* [Provided data]:
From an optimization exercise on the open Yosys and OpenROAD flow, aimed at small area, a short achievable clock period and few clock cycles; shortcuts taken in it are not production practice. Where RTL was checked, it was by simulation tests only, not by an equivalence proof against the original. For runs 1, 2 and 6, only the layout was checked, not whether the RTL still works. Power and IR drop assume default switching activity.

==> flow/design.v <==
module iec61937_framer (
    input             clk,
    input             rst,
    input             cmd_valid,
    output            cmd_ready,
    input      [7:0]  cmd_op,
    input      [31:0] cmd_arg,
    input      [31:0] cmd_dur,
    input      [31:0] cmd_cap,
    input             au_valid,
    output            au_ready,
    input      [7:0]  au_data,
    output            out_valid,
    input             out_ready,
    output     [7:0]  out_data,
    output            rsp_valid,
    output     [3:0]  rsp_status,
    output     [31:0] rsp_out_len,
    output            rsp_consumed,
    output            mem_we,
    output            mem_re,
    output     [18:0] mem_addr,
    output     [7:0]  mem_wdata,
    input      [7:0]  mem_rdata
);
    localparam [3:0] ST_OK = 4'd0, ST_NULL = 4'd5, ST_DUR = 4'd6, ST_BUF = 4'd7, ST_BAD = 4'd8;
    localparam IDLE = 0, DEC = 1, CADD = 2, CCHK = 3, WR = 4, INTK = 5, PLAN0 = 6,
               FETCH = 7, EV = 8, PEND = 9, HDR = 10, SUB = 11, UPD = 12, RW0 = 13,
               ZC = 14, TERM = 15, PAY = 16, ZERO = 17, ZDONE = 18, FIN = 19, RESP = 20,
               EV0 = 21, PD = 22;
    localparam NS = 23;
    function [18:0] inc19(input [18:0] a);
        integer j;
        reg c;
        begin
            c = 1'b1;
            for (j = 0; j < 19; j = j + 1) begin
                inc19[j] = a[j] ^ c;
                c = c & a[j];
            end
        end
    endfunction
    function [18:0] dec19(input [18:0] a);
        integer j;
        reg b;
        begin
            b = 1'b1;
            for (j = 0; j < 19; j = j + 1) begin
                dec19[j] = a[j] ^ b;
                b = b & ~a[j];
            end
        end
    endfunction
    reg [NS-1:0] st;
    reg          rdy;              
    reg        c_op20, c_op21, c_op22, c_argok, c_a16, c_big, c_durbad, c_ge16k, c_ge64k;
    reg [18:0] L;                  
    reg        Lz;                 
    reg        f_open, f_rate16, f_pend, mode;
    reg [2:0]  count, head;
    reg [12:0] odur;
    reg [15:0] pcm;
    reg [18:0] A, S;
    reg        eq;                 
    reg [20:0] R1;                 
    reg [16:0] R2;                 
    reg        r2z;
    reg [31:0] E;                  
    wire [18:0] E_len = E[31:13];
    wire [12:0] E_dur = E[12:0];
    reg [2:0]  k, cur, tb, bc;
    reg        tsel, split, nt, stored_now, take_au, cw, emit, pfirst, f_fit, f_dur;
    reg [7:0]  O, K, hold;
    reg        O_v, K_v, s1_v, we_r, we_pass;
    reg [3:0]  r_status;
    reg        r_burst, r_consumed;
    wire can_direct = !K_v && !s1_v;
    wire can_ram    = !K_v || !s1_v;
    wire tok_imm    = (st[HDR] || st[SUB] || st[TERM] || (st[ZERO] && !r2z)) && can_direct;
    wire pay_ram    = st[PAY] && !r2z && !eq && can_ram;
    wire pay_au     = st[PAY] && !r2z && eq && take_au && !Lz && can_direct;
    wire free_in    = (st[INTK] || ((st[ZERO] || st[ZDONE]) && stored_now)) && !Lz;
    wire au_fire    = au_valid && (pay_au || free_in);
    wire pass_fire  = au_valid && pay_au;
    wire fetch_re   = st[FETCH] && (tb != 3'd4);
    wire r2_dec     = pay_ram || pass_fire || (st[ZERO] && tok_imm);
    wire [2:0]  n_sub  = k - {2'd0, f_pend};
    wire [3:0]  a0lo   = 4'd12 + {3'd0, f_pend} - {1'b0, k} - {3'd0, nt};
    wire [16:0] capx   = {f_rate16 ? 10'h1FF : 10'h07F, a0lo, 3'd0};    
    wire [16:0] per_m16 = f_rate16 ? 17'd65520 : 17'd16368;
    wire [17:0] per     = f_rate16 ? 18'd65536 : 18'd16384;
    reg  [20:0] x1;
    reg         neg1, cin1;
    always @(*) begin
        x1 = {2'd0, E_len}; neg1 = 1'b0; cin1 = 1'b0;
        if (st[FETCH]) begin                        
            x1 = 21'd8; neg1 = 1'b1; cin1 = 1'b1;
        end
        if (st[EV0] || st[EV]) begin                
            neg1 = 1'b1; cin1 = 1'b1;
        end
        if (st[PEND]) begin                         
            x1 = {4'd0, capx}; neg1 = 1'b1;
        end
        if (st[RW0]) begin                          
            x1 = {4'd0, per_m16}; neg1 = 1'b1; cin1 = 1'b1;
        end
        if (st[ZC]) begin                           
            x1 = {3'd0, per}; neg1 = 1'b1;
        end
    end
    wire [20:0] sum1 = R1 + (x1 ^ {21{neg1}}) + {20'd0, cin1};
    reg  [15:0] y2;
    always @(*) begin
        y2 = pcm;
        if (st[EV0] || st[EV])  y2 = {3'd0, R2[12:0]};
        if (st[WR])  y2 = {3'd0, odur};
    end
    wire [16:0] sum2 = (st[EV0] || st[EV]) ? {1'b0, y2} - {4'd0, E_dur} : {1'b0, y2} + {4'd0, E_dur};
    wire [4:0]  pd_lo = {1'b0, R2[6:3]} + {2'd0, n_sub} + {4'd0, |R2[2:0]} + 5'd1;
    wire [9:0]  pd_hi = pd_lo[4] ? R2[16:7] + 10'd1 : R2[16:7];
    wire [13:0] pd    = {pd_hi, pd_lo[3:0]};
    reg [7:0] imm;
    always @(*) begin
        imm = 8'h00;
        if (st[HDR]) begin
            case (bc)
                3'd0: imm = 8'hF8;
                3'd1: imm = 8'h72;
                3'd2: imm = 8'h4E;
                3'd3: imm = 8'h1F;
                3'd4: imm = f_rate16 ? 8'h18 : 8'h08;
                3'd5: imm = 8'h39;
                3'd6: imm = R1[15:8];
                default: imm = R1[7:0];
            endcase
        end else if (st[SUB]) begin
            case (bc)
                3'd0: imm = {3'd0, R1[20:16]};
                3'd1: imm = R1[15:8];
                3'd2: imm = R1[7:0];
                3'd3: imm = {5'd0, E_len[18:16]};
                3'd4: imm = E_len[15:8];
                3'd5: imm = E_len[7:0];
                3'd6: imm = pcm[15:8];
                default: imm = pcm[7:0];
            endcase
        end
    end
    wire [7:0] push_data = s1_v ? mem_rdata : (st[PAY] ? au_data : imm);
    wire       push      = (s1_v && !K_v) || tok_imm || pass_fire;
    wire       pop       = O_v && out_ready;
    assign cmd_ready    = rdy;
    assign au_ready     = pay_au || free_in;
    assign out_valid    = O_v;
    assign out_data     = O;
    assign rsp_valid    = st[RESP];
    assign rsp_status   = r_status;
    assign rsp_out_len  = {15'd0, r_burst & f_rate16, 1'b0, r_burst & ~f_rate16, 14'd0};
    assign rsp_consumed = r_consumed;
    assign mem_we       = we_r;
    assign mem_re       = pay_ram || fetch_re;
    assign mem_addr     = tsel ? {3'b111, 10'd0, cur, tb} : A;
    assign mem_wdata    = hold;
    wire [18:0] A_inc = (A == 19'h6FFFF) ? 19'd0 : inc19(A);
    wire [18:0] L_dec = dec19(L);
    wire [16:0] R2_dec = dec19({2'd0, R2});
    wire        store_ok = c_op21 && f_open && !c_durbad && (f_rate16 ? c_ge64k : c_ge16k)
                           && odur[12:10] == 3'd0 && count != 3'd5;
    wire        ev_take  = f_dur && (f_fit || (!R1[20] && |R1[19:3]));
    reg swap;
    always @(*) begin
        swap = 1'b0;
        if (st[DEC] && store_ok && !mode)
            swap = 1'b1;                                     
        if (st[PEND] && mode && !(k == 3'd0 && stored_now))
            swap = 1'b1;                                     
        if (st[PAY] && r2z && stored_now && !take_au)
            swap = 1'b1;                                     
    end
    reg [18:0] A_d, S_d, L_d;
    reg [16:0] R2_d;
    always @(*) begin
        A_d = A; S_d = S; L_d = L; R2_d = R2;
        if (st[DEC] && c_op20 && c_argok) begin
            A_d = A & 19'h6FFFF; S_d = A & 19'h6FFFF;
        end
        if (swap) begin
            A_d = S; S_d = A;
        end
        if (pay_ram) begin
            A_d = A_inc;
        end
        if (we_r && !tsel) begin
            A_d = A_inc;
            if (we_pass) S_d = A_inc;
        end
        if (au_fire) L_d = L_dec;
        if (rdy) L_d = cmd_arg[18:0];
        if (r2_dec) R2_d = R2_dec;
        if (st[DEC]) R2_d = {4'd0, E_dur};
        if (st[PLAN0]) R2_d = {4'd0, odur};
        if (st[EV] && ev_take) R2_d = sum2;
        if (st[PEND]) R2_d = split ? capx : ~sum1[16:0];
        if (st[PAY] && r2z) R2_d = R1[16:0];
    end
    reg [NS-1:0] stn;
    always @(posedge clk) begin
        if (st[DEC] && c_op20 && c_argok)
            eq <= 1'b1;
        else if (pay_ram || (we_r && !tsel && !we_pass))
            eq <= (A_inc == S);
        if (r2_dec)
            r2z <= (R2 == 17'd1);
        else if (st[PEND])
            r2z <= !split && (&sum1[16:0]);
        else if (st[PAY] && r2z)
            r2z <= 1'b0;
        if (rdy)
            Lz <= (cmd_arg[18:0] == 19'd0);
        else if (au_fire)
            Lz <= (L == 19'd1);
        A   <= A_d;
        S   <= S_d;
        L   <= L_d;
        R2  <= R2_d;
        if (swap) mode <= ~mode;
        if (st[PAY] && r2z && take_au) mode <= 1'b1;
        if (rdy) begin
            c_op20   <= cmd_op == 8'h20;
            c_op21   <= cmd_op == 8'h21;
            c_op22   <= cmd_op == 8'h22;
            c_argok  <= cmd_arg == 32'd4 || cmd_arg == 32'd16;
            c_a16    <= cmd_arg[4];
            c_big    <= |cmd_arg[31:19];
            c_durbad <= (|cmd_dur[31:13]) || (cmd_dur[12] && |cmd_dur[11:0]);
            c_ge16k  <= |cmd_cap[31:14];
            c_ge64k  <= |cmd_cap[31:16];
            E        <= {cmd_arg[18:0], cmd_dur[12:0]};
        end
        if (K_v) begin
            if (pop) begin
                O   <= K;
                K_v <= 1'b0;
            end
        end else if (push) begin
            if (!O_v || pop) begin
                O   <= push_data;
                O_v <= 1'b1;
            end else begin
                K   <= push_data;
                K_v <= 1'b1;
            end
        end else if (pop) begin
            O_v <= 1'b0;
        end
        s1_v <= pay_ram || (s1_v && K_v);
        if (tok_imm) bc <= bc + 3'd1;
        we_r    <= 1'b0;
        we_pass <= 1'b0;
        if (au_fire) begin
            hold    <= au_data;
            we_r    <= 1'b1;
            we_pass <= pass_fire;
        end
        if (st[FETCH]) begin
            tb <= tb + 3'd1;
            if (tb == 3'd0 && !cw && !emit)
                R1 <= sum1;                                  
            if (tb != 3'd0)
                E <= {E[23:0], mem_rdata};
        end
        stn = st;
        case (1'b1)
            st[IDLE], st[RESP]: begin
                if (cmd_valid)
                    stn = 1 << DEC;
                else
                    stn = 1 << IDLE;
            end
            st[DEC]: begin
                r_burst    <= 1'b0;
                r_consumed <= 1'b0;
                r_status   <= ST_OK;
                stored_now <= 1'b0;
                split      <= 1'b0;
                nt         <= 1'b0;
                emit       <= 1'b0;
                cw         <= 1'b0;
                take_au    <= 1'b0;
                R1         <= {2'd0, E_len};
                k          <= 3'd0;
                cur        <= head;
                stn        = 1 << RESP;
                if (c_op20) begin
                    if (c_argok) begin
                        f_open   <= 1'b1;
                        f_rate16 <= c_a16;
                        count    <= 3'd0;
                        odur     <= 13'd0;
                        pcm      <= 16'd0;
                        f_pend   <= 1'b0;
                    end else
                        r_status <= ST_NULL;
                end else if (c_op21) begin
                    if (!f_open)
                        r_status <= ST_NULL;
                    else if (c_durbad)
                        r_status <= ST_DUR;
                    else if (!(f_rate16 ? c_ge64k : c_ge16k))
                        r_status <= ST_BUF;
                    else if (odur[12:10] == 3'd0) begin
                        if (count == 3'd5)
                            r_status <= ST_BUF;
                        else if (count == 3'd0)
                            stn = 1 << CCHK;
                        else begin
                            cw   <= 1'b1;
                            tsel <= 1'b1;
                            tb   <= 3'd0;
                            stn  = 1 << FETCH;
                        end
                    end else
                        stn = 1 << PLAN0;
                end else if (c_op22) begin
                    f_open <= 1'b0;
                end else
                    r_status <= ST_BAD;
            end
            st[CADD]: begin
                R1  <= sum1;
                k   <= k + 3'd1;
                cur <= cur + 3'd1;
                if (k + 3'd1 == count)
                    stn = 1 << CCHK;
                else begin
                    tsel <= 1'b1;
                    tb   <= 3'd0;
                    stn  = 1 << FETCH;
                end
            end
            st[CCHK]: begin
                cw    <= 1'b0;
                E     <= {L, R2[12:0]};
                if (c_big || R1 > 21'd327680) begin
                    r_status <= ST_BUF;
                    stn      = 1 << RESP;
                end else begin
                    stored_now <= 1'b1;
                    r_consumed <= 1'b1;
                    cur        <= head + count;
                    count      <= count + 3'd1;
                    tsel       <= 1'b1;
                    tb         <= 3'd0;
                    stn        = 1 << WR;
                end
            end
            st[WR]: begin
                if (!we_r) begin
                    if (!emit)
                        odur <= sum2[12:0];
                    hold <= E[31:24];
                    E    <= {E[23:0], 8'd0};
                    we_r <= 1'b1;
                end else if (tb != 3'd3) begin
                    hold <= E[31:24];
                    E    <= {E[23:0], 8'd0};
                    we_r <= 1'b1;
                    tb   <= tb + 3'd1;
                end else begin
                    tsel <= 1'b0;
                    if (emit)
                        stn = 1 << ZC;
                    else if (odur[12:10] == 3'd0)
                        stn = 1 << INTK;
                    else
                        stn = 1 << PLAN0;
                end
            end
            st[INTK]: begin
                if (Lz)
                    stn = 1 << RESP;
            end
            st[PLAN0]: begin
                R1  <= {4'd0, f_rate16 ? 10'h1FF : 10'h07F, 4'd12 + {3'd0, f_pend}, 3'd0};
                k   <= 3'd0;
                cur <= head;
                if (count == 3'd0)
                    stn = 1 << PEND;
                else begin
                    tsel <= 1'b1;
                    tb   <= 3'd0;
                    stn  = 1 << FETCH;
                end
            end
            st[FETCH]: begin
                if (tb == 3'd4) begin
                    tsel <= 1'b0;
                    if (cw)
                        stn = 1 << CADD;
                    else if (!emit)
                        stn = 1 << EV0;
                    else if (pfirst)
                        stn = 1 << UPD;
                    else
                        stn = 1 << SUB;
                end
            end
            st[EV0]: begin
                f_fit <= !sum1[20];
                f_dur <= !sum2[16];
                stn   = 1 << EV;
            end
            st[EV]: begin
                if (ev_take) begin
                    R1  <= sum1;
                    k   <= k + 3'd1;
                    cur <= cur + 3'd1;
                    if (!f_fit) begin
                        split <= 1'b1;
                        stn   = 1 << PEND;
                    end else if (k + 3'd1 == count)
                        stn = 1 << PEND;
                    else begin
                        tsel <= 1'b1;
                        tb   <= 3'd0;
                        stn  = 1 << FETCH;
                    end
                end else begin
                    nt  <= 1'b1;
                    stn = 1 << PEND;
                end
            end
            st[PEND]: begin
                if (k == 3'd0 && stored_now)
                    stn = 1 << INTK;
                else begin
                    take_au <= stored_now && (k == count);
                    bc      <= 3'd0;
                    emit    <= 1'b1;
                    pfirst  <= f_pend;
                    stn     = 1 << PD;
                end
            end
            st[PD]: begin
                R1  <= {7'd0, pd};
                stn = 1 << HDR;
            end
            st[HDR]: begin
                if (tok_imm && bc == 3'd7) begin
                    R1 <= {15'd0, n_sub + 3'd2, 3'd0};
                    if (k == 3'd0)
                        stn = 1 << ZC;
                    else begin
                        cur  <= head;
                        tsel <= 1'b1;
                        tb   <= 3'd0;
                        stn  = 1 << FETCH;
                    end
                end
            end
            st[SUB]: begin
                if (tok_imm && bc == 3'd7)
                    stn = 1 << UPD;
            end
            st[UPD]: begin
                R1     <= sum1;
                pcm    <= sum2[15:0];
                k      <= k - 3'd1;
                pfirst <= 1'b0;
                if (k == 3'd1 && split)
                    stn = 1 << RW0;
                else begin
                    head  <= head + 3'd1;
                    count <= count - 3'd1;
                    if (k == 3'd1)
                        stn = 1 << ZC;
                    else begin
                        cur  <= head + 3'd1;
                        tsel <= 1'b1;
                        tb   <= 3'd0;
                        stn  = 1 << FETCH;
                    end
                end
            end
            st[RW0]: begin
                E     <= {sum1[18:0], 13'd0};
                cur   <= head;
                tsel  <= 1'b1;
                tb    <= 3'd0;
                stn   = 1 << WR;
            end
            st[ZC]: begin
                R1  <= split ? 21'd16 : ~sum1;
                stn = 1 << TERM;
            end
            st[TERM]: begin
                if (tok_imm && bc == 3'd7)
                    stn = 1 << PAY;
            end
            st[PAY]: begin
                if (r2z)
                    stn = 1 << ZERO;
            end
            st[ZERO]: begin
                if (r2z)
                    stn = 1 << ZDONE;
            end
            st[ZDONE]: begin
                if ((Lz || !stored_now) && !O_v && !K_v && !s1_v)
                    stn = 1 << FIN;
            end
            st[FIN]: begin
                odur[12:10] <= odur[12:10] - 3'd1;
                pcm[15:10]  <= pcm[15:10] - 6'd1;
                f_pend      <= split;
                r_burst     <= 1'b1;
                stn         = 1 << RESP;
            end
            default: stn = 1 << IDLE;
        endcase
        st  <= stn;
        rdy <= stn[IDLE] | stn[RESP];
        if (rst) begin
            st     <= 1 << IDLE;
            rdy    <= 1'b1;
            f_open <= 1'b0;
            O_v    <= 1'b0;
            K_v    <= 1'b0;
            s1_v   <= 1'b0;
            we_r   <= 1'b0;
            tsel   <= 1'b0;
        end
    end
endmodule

* [Directions]: Check each line of the records above, and copy those that hold the word "default".

* [Result of the exercise]:
From an optimization exercise on the open Yosys and OpenROAD flow, aimed at small area, a short achievable clock period and few clock cycles; shortcuts taken in it are not production practice. Where RTL was checked, it was by simulation tests only, not by an equivalence proof against the original. For runs 1, 2 and 6, only the layout was checked, not whether the RTL still works. Power and IR drop assume default switching activity.
                default: imm = R1[7:0];
                default: imm = pcm[7:0];
            default: stn = 1 << IDLE;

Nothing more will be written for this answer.